Parallel coordinate plots provide an interactive means of exploring large data sets and teasing out valuable insights. OpenStudio enables the user to select inputs and outputs that have been pre-defined in PAT's measures and outputs tabs. Checkboxes turn inputs on and off, and the individual plot axes can be re-ordered via drag and drop. In this first example, LHS is used to sample the parameter space for lighting power density, window to wall ratio, and the facade on which windows are placed. Energy Use Intensity (EUI) is selected as the output of interest.
Example Projects
Several sample PAT projects may be found here. Both the Office_Hvac and Office_Study projects are configured to run in manual model using local computing resources. The remaining "SEB" projects pertain to NREL's Site Entrance Building (SEB), and demonstrate the various algorithms available for use in the cloud. Several of the SEB projects are also notable as examples of performing sampling or optimization-based calibrations of a model using Actual Meteorlogic Year (AMY) and consumption data. The "AddMonthlyJSONUtilityData" measure is used to add electric and gas consumption data to the model. The "CalibrationReportsEnhanced20" reporting measure is used to create analysis outputs and charts that describe the calibration's "goodness of fit."

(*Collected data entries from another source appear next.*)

What follows belongs to an exercise in optimizing a design on an open flow for small area, a short achievable clock period and few clock cycles; a production flow would make more cautious choices.
Where RTL was checked, it was by simulation tests only, not by an equivalence proof against the original.
No activity file was given, so power comes from the tool's default toggle rates.

// ex_unit_top
module ex_unit_top (
    input  logic  clk,
    input  logic  rst,
    input  logic  req,
    input  rv_isa_pkg::word_t inst,
    input  rv_isa_pkg::word_t rs1_data,
    input  rv_isa_pkg::word_t rs2_data,
    input  rv_isa_pkg::word_t frs1_data,
    input  rv_isa_pkg::word_t frs2_data,
    output logic  ack,
    output logic  illegal,
    output rv_isa_pkg::word_t result
);
Size: about 2600 cells after synthesis, ~35 flip-flops, about 14000 um^2 of cells after synthesis.
clock: 11.0 ns
lec_check: 0
abc_area: 1
cap_margin: 20
core_margin: 2
core_utilization: 40
setup_slack_margin: 2.5
slew_margin: 20
standard.sh (not shown) runs the stock make flow with config.mk's settings and CLKGATE_MAP_FILE= SYNTH_SCRIPT=/design/flow/synth_recipe.tcl, a recipe that flattens the netlist after the stock synthesis.
==> flow/flow/run.sh <==
#!/bin/bash
set -o pipefail
cp standard.sh standard_sh.txt
export BUFFER_PORTS_ARGS="-buffer_cell sky130_fd_sc_hd__buf_1"
bash standard.sh > standard.log 2>&1
Testbench counts at the start, summed over its fixed seeds: cycles 27,666.
Rerun with:
- CORE_UTILIZATION: 40 -> 50
- SETUP_SLACK_MARGIN: 2.5 -> 3.0
Outcome:
- The new run completed with no timing, DRC or antenna violations
- power drops slightly
- core utilization is higher by 12 points
- design area came out higher by a few percent
- flip-flop and latch count does not change
- routed wire length went down by a few percent
- hold slack degrades by 0.0051 ns
Rerun with:
==> flow/flow/run.sh (replaced) <==
#!/bin/bash
set -o pipefail
cp standard.sh standard_sh.txt
export BUFFER_PORTS_ARGS="-buffer_cell sky130_fd_sc_hd__buf_1"
export RECOVER_POWER=100
bash standard.sh > standard.log 2>&1
- SETUP_SLACK_MARGIN: 3.0 -> 2.5
After rerunning: The new run completed, yet does not pass: capacitance limit, slew limit; first-iteration DRC count is lower by 0.68%; hold slack barely changes; cell count is lower by about 1%; maximum frequency is lower by about 14%.
Rerun with:
==> flow/flow/run.sh (replaced) <==
#!/bin/bash
set -o pipefail
cp standard.sh standard_sh.txt
export BUFFER_PORTS_ARGS="-buffer_cell sky130_fd_sc_hd__buf_1"
bash standard.sh > standard.log 2>&1
Outcome: The changed run finished clean; worst setup slack is better by 1.1 ns; fmax rises by 14%; worst hold slack stays flat; cell area rises by about 0.5%; global-route usage does not change.
Rerun with:
- ABC_AREA: 1 -> default
Cell area came out higher by 8.9%.
Total power came out higher by 12%.
Routed wire length came out lower by 5.3%.
Non-clock buffer count came out higher by 86.
Count of clock-buffer cells in the layout stays the same.
Utilization came out higher by 7.1 points.
Maximum frequency came out lower by 5.4%.

========
Another version of the RTL of ex_unit_top (not shown whole).
For scale: ~2500 cells after synthesis, roughly 35 flip-flops.
export LEC_CHECK = 0
export ABC_AREA = 1
export CAP_MARGIN = 20
export CORE_MARGIN = 2
export CORE_UTILIZATION = 50
export GPL_ROUTABILITY_DRIVEN = 0
export SETUP_SLACK_MARGIN = 2.5
export SLEW_MARGIN = 20
create_clock -name core_clock -period 11.0 [get_ports {clk}]
==> flow/flow/run.sh <==
#!/bin/bash
set -o pipefail
cp standard.sh standard_sh.txt
export BUFFER_PORTS_ARGS="-buffer_cell sky130_fd_sc_hd__buf_1"
bash standard.sh > standard.log 2>&1
The starting point produced a clean layout.
Change:
Settings changed: GPL_ROUTABILITY_DRIVEN 0 to unset, SETUP_SLACK_MARGIN 2.5 to 2.75.
Worst setup slack gains 0.18 ns.
Via count rises slightly.
Routed wire length rises slightly.
Combinational power rises by a few percent.
Global-route usage falls by 0.60 points.
Total power rises by a few percent.
Sequential share of layout area falls by 0.15 points.
Die area is unchanged.
Cell area rises by a few percent.
First-iteration DRC count falls slightly.
Non-clock buffer count rises by 28.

A Model Calibration Example
As a closing example, consider the SEB "PSO_2013" project. This project utilizes the particle swarm algorithm to explore variations of the SEB seed model. OpenStudio Server's parallel coordinate plot is a convenient means of interacting with the large number of solutions generated during the analysis. Input or output coordinate ranges may be selected using the mouse to filter out solutions of interest - in this case, data points with low Coefficient of Variation of the Root Mean Squared Error (CVRMSE) and Net Mean Bias Error (NMBE) for both gas and electricity consumption. Data points which fall within the filtered ranges (indicated in blue) are provided as links below the plot.
Clicking on one of these data points allows us to see the specific measure variable values that define the data point. This page also allows convenient download of the specific OpenStudio Workflow (OSW) that generate the point, the resulting model, simulation results, and associated reports.
Output from the Enhanced Calibration Report for this data point is one of the available report links, and allows us to quickly visualize the performance of this particular model variant relative to the building's original measured consumption data.